Sí prueba que mi afirmación de que solo el régimen parlamentario puede incentivar la formación de coaliciones es incorrecta. En Chile, sin embargo, estas coaliciones se han formado para enfrentar las elecciones presidenciales y parlamentarias que se proyectan luego al gobierno. Estas coaliciones preelectorales no logran ofrecer gobernabilidad en un contexto de fragmentación. No cabe sin embargo descartar que determinadas instituciones constitucionales pudieran contribuir a superar este problema sin abandonar el sistema presidencial. Ello exigiría un sistema electoral tendiente a que la misma coalición que gane la presidencia obtenga representación mayoritaria en el Congreso Nacional. Pero así se afectaría la representatividad más intensamente que mi propuesta de parlamentarismo con segunda vuelta diferida y contingente. Alternativamente, se podrían generar incentivos para la formación de coaliciones post electorales. Pero no encuentro ni en Palanza ni en Soto, quien también se muestra partidario de un presidencialismo de coaliciones, cuáles podrían ser tales incentivos (suficientemente intensos como para que, por ejemplo, parlamentarios de las actuales oposiciones estuvieran dispuestos a unirse al gobierno del Presidente Piñera). Tampoco yo los vislumbro. Reconozco que esto puede deberse a limitaciones de mis conocimientos o imaginación.

En mi ensayo afirmé que «<Idealmente> debiera tenderse a reducir los partidos a dos». Zúñiga y Palanza critican esta afirmación, apuntando a la experiencia bajo el sistema binominal que rigió las elecciones de diputados y senadores entre 1989 y 2013, sin detenerse en mi hipótesis de porqué dicho sistema descuidó intensamente la representatividad. No me cabe sino insistir en ella: el sistema binominal elevó demasiado el costo de la representatividad al producir una zona de indiferencia entre la obtención de un 34% o el 60% de los votos. Como para las dos principales fuerzas políticas caer bajo el 34% no pareció nunca probable, y subir por sobre el 60% resultaba extremadamente difícil, no había incentivos fuertes para construir mayor apoyo ciudadano. El texto de Correa (Sofía) ofrece evidencia para respaldar esta hipótesis. Nada tiene que ver con el bipartidismo, sino con peculiaridades del sistema binominal. Mi ensayo no deja espacios a la duda: el sistema binominal es en buena medida responsable de la crisis de representatividad.

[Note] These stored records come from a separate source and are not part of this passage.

From an optimization exercise on the open Yosys and OpenROAD flow, aimed at small area; shortcuts taken in it are not production practice.
Function was checked by simulation only, so behaviour that the tests miss may differ from the original.
No activity file was given, so power comes from the tool's default toggle rates.

==> flow/design.v <==
package sccb_pkg;
  localparam logic       SCCB_ACK    = 1'b0;
  localparam logic       SCCB_NACK   = 1'b1;
  localparam logic [7:0] SCCB_DEF_ID = 8'h42;
  localparam int BIT_CNT_W = 4;
  localparam logic [BIT_CNT_W-1:0] BYTE_BITS = 4'd8;
  typedef logic [3:0] sccb_state_t;
  localparam sccb_state_t ST_IDLE      = 4'd0;
  localparam sccb_state_t ST_ID        = 4'd1;
  localparam sccb_state_t ST_ID_ACK    = 4'd2;
  localparam sccb_state_t ST_SUB       = 4'd3;
  localparam sccb_state_t ST_SUB_ACK   = 4'd4;
  localparam sccb_state_t ST_WDATA     = 4'd5;
  localparam sccb_state_t ST_WDATA_ACK = 4'd6;
  localparam sccb_state_t ST_RDATA     = 4'd7;
  localparam sccb_state_t ST_RDATA_ACK = 4'd8;
  localparam sccb_state_t ST_IGNORE    = 4'd9;
endpackage
module sccb_aoi3 (
  input  logic [2:0] d,
  input  logic [2:0] s,
  output logic       y_n
);
  assign y_n = ~|(d & s);
endmodule
module sccb_add8 (
  input  logic [7:0] a,
  input  logic [7:0] b,
  input  logic       ci,
  output logic [7:0] s
);
  logic [8:0] c;
  always_comb begin
    c[0] = ci;
    for (int i = 0; i < 8; i++) begin
      s[i]   = a[i] ^ b[i] ^ c[i];
      c[i+1] = (a[i] & b[i]) | (c[i] & (a[i] ^ b[i]));
    end
  end
endmodule
module sccb_sel (
  input  logic lo_n,
  input  logic hi_n,
  output logic sel
);
  assign sel = ~(lo_n | hi_n);
endmodule
This design comes from an exercise in tuning for small area, a short achievable clock period and few clock cycles per item on the open sky130 flow, not from production work.
RTL that was checked went through simulation tests only; none was proved equivalent to the original.
Only the layout flow was run in run 2; the RTL was not checked for function there.

--- flow/design.v ---
module sfp_norm_seq #(
  parameter int COL = 8,
  parameter int BW_PSUM = 20,
  parameter int OUT_SHIFT = 8,
  parameter int SW = BW_PSUM + $clog2(COL),
  parameter int BW_OUT = OUT_SHIFT + 2
) (
  input  logic                      clk,
  input  logic                      reset,
  input  logic                      mode_signed,
  input  logic                      mode_dual,
  input  logic                      in_valid,
  output logic                      in_ready,
  input  logic [COL*BW_PSUM-1:0]    in_row,
  output logic [SW-1:0]             sum_out,
  output logic                      sum_out_valid,
  input  logic [SW:0]               sum_in,
  input  logic                      sum_in_valid,
  output logic                      out_valid,
  input  logic                      out_ready,
  output logic [COL*BW_OUT-1:0]     out_row,
  output logic                      busy
);
  localparam int NS = 7;             
  localparam int RW = 25;            
  logic v0, v1, v2, vo;
  logic [NS:1] vd;
  logic xd1;                         
  logic hold, adv, go1, en1, en0;
  logic dm1;
  logic nv0, nv1, nv2, nvo;
  logic [NS:1] nvd;
  assign hold = vo & ~out_ready;
  assign adv  = ~hold;
  assign go1 = ~dm1 | xd1 | sum_in_valid;
  assign en1 = ~v1 | (adv & go1);
  assign en0 = ~v0 | en1;
  logic ir_e, ir_o, ir_x;
  assign in_ready = ir_e | ((ir_o | out_ready) & (ir_x | sum_in_valid));
  assign out_valid = vo;
  assign nv0 = en0 ? in_valid : v0;
  assign nv1 = en1 ? v0 : v1;
  assign nv2 = adv ? v1 & go1 : v2;
  assign nvd = adv ? {vd[NS-1:1], v2} : vd;
  assign nvo = adv ? vd[NS] : vo;
  always_ff @(posedge clk) begin
    if (reset) begin
      v0 <= 1'b0;
      v1 <= 1'b0;
      v2 <= 1'b0;
      vd <= '0;
      vo <= 1'b0;
      busy <= 1'b0;
    end else begin
      v0 <= nv0;
      v1 <= nv1;
      v2 <= nv2;
      vd <= nvd;
      vo <= nvo;
      busy <= nv0 | nv1 | nv2 | (|nvd) | nvo;
    end
  end
  always_ff @(posedge clk) begin
    if (reset) begin
      ir_e <= 1'b1;
      ir_o <= 1'b1;
    end else begin
      ir_e <= ~nv0 | ~nv1;
      ir_o <= ~nvo;
    end
    ir_x <= ~(en1 ? dm0 : dm1) | (~reset & ~en1 & (xd1 | (v1 & dm1 & sum_in_valid)));
  end
  function automatic logic [22:0] fa_s(input logic [22:0] a, input logic [22:0] b, input logic [22:0] c);
    fa_s = a ^ b ^ c;
  endfunction
  function automatic logic [22:0] fa_c(input logic [22:0] a, input logic [22:0] b, input logic [22:0] c, input logic cin);
    logic [22:0] m;
    m = (a & b) | (a & c) | (b & c);
    fa_c = {m[21:0], cin};
  endfunction
  logic [22:0] y [COL];
  logic [COL-1:0] g;
  logic [BW_PSUM-1:0] a_in [COL];
  logic [COL-1:0] ng_in;
  logic [22:0] l1s0, l1c0, l1s1, l1c1, l1s2, l1c2, l2s0, l2c0, l2s1, l2c1, l3s, l3c, l4s, l4c;
  always_comb begin
    for (int c = 0; c < COL; c++) begin
      g[c] = in_row[c*BW_PSUM + BW_PSUM-1];
      y[c] = {4'b0, in_row[c*BW_PSUM +: BW_PSUM-1] ^ {(BW_PSUM-1){g[c]}}};
      a_in[c] = g[c] ? -in_row[c*BW_PSUM +: BW_PSUM] : in_row[c*BW_PSUM +: BW_PSUM];
      ng_in[c] = g[c] & mode_signed;
    end
    l1s0 = fa_s(y[0], y[1], y[2]);          l1c0 = fa_c(y[0], y[1], y[2], g[1]);
    l1s1 = fa_s(y[3], y[4], y[5]);          l1c1 = fa_c(y[3], y[4], y[5], g[2]);
    l1s2 = fa_s(y[6], y[7], {22'b0, g[0]}); l1c2 = fa_c(y[6], y[7], {22'b0, g[0]}, g[3]);
    l2s0 = fa_s(l1s0, l1c0, l1s1);          l2c0 = fa_c(l1s0, l1c0, l1s1, g[4]);
    l2s1 = fa_s(l1c1, l1s2, l1c2);          l2c1 = fa_c(l1c1, l1s2, l1c2, g[5]);
    l3s  = fa_s(l2s0, l2c0, l2s1);          l3c  = fa_c(l2s0, l2c0, l2s1, g[6]);
    l4s  = fa_s(l3s, l3c, l2c1);            l4c  = fa_c(l3s, l3c, l2c1, g[7]);
  end
  logic [BW_PSUM-1:0] a0 [COL];
  logic [COL-1:0] ng0;
  logic dm0;
  logic [COL-1:0] nz0;
  logic [22:0] cs0, cc0;
  always_ff @(posedge clk) begin
    if (en0) begin
      for (int c = 0; c < COL; c++) a0[c] <= a_in[c];
      ng0 <= ng_in;
      dm0 <= mode_dual;
      for (int c = 0; c < COL; c++) nz0[c] <= |in_row[c*BW_PSUM +: BW_PSUM];
      cs0 <= l4s;
      cc0 <= l4c;
    end
  end
  logic [BW_PSUM-1:0] a1 [COL];
  logic [COL-1:0] ng1;
  logic [COL-1:0] nz1;
  logic [SW-1:0] s1;
  logic [SW:0] p1;
  always_ff @(posedge clk) begin
    if (reset) xd1 <= 1'b0;
    else if (en1) xd1 <= 1'b0;
    else if (v1 && dm1 && !xd1 && sum_in_valid) xd1 <= 1'b1;
    if (en1) begin
      for (int c = 0; c < COL; c++) a1[c] <= a0[c];
      ng1 <= ng0;
      dm1 <= dm0;
      nz1 <= nz0;
      s1 <= cs0 + cc0;
    end
    if (!xd1) p1 <= sum_in;
  end
  assign sum_out = s1;
  assign sum_out_valid = v1 & dm1 & ~xd1;
  logic [BW_PSUM-1:0] a4 [COL];
  logic [COL-1:0] ng4;
  logic [SW:0] d4, psel, dsum;
  logic [COL-1:0] nz4;
  logic pz4;
  assign psel = dm1 ? (xd1 ? p1 : sum_in) : '0;
  assign dsum = {1'b0, s1} + psel;
  always_ff @(posedge clk) begin
    if (adv) begin
      for (int c = 0; c < COL; c++) a4[c] <= a1[c];
      ng4 <= ng1;
      d4 <= {dsum[SW:1], dsum[0] | (~|nz1 & (psel == '0))};
      nz4 <= nz1;
      pz4 <= psel == '0;
    end
  end
  logic [RW-1:0] r [NS+1][COL];
  logic [SW:0] dd [NS+1];
  logic [COL-1:0] ngd [NS+1];
  logic [COL-1:0] q8 [NS+1];
  logic [NS-1:0] qb [NS+1][COL];    
  logic [RW-1:0] rn [NS+1][COL];
  function automatic logic [RW-1:0] bk_add(input logic [RW-1:0] x, input logic [RW-1:0] y, input logic ci);
    logic [RW-1:0] p, gg, pp;
    logic [RW:0] carry;
    p = x ^ y;
    gg = x & y;
    pp = p;
    for (int l = 1; l < RW; l = l * 2)
      for (int i = 2*l-1; i < RW; i += 2*l) begin
        gg[i] = gg[i] | (pp[i] & gg[i-l]);
        pp[i] = pp[i] & pp[i-l];
      end
    for (int l = 8; l >= 1; l = l / 2)
      for (int i = 3*l-1; i < RW; i += 2*l) begin
        gg[i] = gg[i] | (pp[i] & gg[i-l]);
        pp[i] = pp[i] & pp[i-l];
      end
    carry[0] = ci;
    for (int i = 0; i < RW; i++) carry[i+1] = gg[i] | (pp[i] & ci);
    bk_add = p ^ carry[RW-1:0];
  endfunction
  function automatic logic [RW-1:0] nr_step(input logic [RW-1:0] rr, input logic qbit, input logic [SW:0] dv);
    logic slo, shi;
    slo = ~rr[RW-1];
    shi = qbit;
    nr_step = bk_add({rr[RW-2:0], 1'b0}, {shi, dv[SW:12] ^ {(SW-11){shi}}, dv[11:0] ^ {12{slo}}}, slo);
  endfunction
  always_comb begin
    for (int c = 0; c < COL; c++) begin
      rn[0][c] = bk_add({4'b0, a4[c], 1'b0}, ~{1'b0, d4}, 1'b1);
      for (int j = 1; j <= NS; j++) rn[j][c] = nr_step(r[j][c], qb[j][c][j-1], dd[j]);
    end
  end
  always_ff @(posedge clk) begin
    if (adv) begin
      dd[1] <= d4;
      ngd[1] <= ng4;
      for (int c = 0; c < COL; c++) begin
        r[1][c] <= rn[0][c];
        q8[1][c] <= nz4[c] & ~|(nz4 & ~(COL'(1) << c)) & pz4;
        qb[1][c] <= '0;
        qb[1][c][0] <= ~rn[0][c][RW-1];
      end
      for (int j = 2; j <= NS; j++) begin
        dd[j] <= dd[j-1];
        ngd[j] <= ngd[j-1];
        q8[j] <= q8[j-1];
        for (int c = 0; c < COL; c++) begin
          r[j][c] <= rn[j-1][c];
          qb[j][c] <= qb[j-1][c];
          qb[j][c][j-1] <= ~rn[j-1][c][RW-1];
        end
      end
    end
  end
  logic [COL*BW_OUT-1:0] row_fin;
  logic [BW_OUT-2:0] hh, nh;
  logic b0;
  always_comb begin
    hh = '0;
    nh = '0;
    b0 = 1'b0;
    for (int c = 0; c < COL; c++) begin
      hh = '0;
      for (int k = 0; k < NS; k++) hh[6-k] = qb[NS][c][k];
      nh = -hh;
      b0 = ~rn[NS][c][RW-1];
      if (q8[NS][c]) row_fin[c*BW_OUT +: BW_OUT] = ngd[NS][c] ? 10'h300 : 10'h100;
      else if (!ngd[NS][c]) row_fin[c*BW_OUT +: BW_OUT] = {hh, b0};
      else row_fin[c*BW_OUT +: BW_OUT] = b0 ? {~hh, 1'b1} : {nh, 1'b0};
    end
  end
  always_ff @(posedge clk) begin
    if (adv) out_row <= row_fin;
  end
endmodule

Dicho esto, mi afirmación de que un sistema bipartidista equilibra adecuadamente «representatividad» con «responsabilidad» no tenía por propósito proponer el establecimiento de un sistema semejante, probablemente inalcanzable bajo las expectativas no solo de la ciudadanía, sino especialmente las de la elite integrada por personas como las que hemos intervenido en este foro. El bipartidismo opera más bien como un ideal regulatorio que apoya una de las propuestas de mi ensayo: segunda vuelta en la elección parlamentaria, diferida en el tiempo y solo en caso de no formarse un gobierno estable. Esta propuesta no recibió la atención de mis críticos.

 

Referencias

Tschorne, Samuel, «Las Claves Conceptuales del Debate Constitucional Chileno: Poder Constituyente, Legitimidad de la Constitución y Cambio Constitucional», en Estudios Públicos Nº 160 (diciembre 2020, en prensa).